- **DATA SUPPLIED**:
**src/rtl/cnn_pkg.sv**
```systemverilog
// ============================================================================
// Module  : cnn_pkg
// Brief   : Shared types and helpers for the CNN pixel pipeline stages.
// Revision: 1.0 - initial release
// ============================================================================
`default_nettype none

package cnn_pkg;

    // Default pixel width used by the pipeline stages.
    localparam int WORD_SIZE_DEF = 8;

    typedef logic [WORD_SIZE_DEF-1:0] pixel_t;

    // Row phase of the 2x2 pooling window.
    typedef enum logic [0:0] {
        ROW_EVEN = 1'b0,
        ROW_ODD  = 1'b1
    } pool_state_t;

    // Unsigned maximum of two default-width pixels.
    function automatic pixel_t pixel_max(input pixel_t a, input pixel_t b);
        return (a > b) ? a : b;
    endfunction

endpackage

`default_nettype wire

```
**src/rtl/max_pool_2x2_if.sv**
```systemverilog
// ============================================================================
// Module  : max_pool_2x2_if
// Brief   : Pixel stream bundle between the convolution stage and the 2x2
//           pooling stage (pixel in, valid in, pooled pixel out, valid out).
// Revision: 1.0 - initial release
// ============================================================================
`default_nettype none

interface max_pool_2x2_if #(
    parameter int WORD_SIZE = cnn_pkg::WORD_SIZE_DEF
);
    logic [WORD_SIZE-1:0] inputPixel;
    logic [1:0]           inputValid;
    logic [WORD_SIZE-1:0] outputPixel;
    logic [1:0]           valid;

    // Upstream/consumer side: drives the input stream, observes pooled output.
    modport master (
        output inputPixel,
        output inputValid,
        input  outputPixel,
        input  valid
    );

    // Pooling stage side.
    modport slave (
        input  inputPixel,
        input  inputValid,
        output outputPixel,
        output valid
    );
endinterface

`default_nettype wire

```
**src/rtl/max_pool_2x2_line_buffer.sv**
```systemverilog
// ============================================================================
// Module  : pool_line_buffer
// Brief   : Simple dual-port register array holding one row of horizontal
//           pair results. Synchronous write, combinational read, storage is
//           not reset (every entry is written before it is read).
// Revision: 1.0 - initial release
// ============================================================================
`default_nettype none

module pool_line_buffer #(
    parameter int DEPTH = 269,
    parameter int WIDTH = 8,
    parameter int AW    = (DEPTH > 1) ? $clog2(DEPTH) : 1
) (
    input  logic             clk,
    input  logic             i_wr_en,
    input  logic [AW-1:0]    i_wr_addr,
    input  logic [WIDTH-1:0] i_wr_data,
    input  logic [AW-1:0]    i_rd_addr,
    output logic [WIDTH-1:0] o_rd_data
);

    logic [WIDTH-1:0] r_mem [DEPTH];

    // Write port: store one pair result per enabled cycle.
    always_ff @(posedge clk) begin
        if (i_wr_en) begin
            r_mem[i_wr_addr] <= i_wr_data;
        end
    end

    assign o_rd_data = r_mem[i_rd_addr];

endmodule

`default_nettype wire

```
**src/rtl/max_pool_2x2.sv**
```systemverilog
// ============================================================================
// Module  : max_pool_2x2
// Brief   : Streaming 2x2 / stride-2 pooling of the convolution output.
//           Even rows store horizontal pair results in a line buffer; odd
//           rows combine their pair result with the stored one and emit a
//           registered pooled pixel with a one-cycle valid pulse.
//           Build option POOL_AVG_EN: average pooling instead of max pooling.
// Revision: 1.0 - initial release
// ============================================================================
`default_nettype none

module max_pool_2x2
    import cnn_pkg::*;
#(
    parameter int WORD_SIZE = WORD_SIZE_DEF,
    parameter int ROW_SIZE  = 538
) (
    input  logic              clk,
    input  logic              rst,
    max_pool_2x2_if.slave     bus
);

    localparam int OUT_ROW_SIZE = ROW_SIZE / 2;
    localparam int CW           = $clog2(ROW_SIZE);
    localparam int AW           = (OUT_ROW_SIZE > 1) ? $clog2(OUT_ROW_SIZE) : 1;
`ifdef POOL_AVG_EN
    // Pair sums need one extra bit so nothing is lost before the final divide.
    localparam int LB_WIDTH     = WORD_SIZE + 1;
`else
    localparam int LB_WIDTH     = WORD_SIZE;
`endif

    localparam logic [0:0]    C_ROW_EVEN = ROW_EVEN;
    localparam logic [0:0]    C_ROW_ODD  = ROW_ODD;
    localparam logic [CW-1:0] C_LAST_COL = CW'(ROW_SIZE - 1);

    logic [CW-1:0]        r_col;
    logic [0:0]           r_state;
    logic [WORD_SIZE-1:0] r_pair;
    logic [WORD_SIZE-1:0] r_out;
    logic                 r_valid;

    logic                 w_accept;
    logic                 w_odd_col;
    logic                 w_row_end;
    logic                 w_latch_pair;
    logic                 w_wr_en;
    logic [AW-1:0]        w_addr;
    logic [LB_WIDTH-1:0]  w_pair;
    logic [LB_WIDTH-1:0]  w_rd_data;
    logic [WORD_SIZE-1:0] w_pool;
    logic                 w_unused_valid_hi;

    assign w_accept          = bus.inputValid[0];
    assign w_unused_valid_hi = bus.inputValid[1];
    assign w_odd_col         = r_col[0];
    assign w_row_end         = (r_col == C_LAST_COL);
    // With an odd row width the last (even) column has no partner: skip it.
    assign w_latch_pair      = w_accept && !w_odd_col && !w_row_end;
    assign w_wr_en           = w_accept && w_odd_col && (r_state == C_ROW_EVEN);
    assign w_addr            = AW'(r_col >> 1);

`ifdef POOL_AVG_EN
    logic [WORD_SIZE+1:0] w_sum;
    logic [1:0]           w_unused_frac;

    assign w_pair = {1'b0, r_pair} + {1'b0, bus.inputPixel};
    assign w_sum  = {1'b0, w_pair} + {1'b0, w_rd_data};
    // Divide by four by dropping the two fraction bits (truncation).
    assign {w_pool, w_unused_frac} = w_sum;
`else
    assign w_pair = (r_pair > bus.inputPixel) ? r_pair : bus.inputPixel;
    assign w_pool = (w_pair > w_rd_data) ? w_pair : w_rd_data;
`endif

    pool_line_buffer #(
        .DEPTH (OUT_ROW_SIZE),
        .WIDTH (LB_WIDTH),
        .AW    (AW)
    ) u_line_buf (
        .clk       (clk),
        .i_wr_en   (w_wr_en),
        .i_wr_addr (w_addr),
        .i_wr_data (w_pair),
        .i_rd_addr (w_addr),
        .o_rd_data (w_rd_data)
    );

    // Column counter and row phase: advance only on accepted pixels.
    always_ff @(posedge clk or posedge rst) begin
        if (rst) begin
            r_col   <= '0;
            r_state <= C_ROW_EVEN;
        end else if (w_accept) begin
            if (w_row_end) begin
                r_col   <= '0;
                r_state <= (r_state == C_ROW_EVEN) ? C_ROW_ODD : C_ROW_EVEN;
            end else begin
                r_col   <= r_col + 1'b1;
            end
        end
    end

    // Pair register: first pixel of each horizontal pair.
    always_ff @(posedge clk or posedge rst) begin
        if (rst) begin
            r_pair <= '0;
        end else if (w_latch_pair) begin
            r_pair <= bus.inputPixel;
        end
    end

    // Output register: pooled result on odd rows, single-cycle valid pulse.
    always_ff @(posedge clk or posedge rst) begin
        if (rst) begin
            r_out   <= '0;
            r_valid <= 1'b0;
        end else begin
            r_valid <= 1'b0;
            if (w_accept && w_odd_col && (r_state == C_ROW_ODD)) begin
                r_out   <= w_pool;
                r_valid <= 1'b1;
            end
        end
    end

    assign bus.outputPixel = r_out;
    assign bus.valid       = {1'b0, r_valid};

endmodule

`default_nettype wire

```
**src/flat_wrapper.sv**
```systemverilog
// flat-port wrapper written by rule: the top's interface ports become plain ports
module max_pool_2x2_flat import cnn_pkg::*;
#(
    parameter int WORD_SIZE = WORD_SIZE_DEF,
    parameter int ROW_SIZE  = 538
)
  (clk, rst, bus_inputPixel, bus_inputValid, bus_outputPixel, bus_valid);
  max_pool_2x2_if #(.WORD_SIZE(WORD_SIZE)) bus_i ();
  input  logic clk;
  input  logic rst;
  input wire logic [$bits(bus_i.inputPixel)-1:0] bus_inputPixel;
  input wire logic [$bits(bus_i.inputValid)-1:0] bus_inputValid;
  output wire logic [$bits(bus_i.outputPixel)-1:0] bus_outputPixel;
  output wire logic [$bits(bus_i.valid)-1:0] bus_valid;
  assign bus_i.inputPixel = bus_inputPixel;
  assign bus_i.inputValid = bus_inputValid;
  assign bus_outputPixel = bus_i.outputPixel;
  assign bus_valid = bus_i.valid;
  max_pool_2x2 #(.WORD_SIZE(WORD_SIZE), .ROW_SIZE(ROW_SIZE)) u_core (.clk(clk), .rst(rst), .bus(bus_i));
endmodule
```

- **WHAT THE EXERCISE ASKS**:
Check each line of the data above, and please copy the ones in which the string "pipeline" occurs.

- **FINAL ANSWER**:
// Brief   : Shared types and helpers for the CNN pixel pipeline stages.
    // Default pixel width used by the pipeline stages.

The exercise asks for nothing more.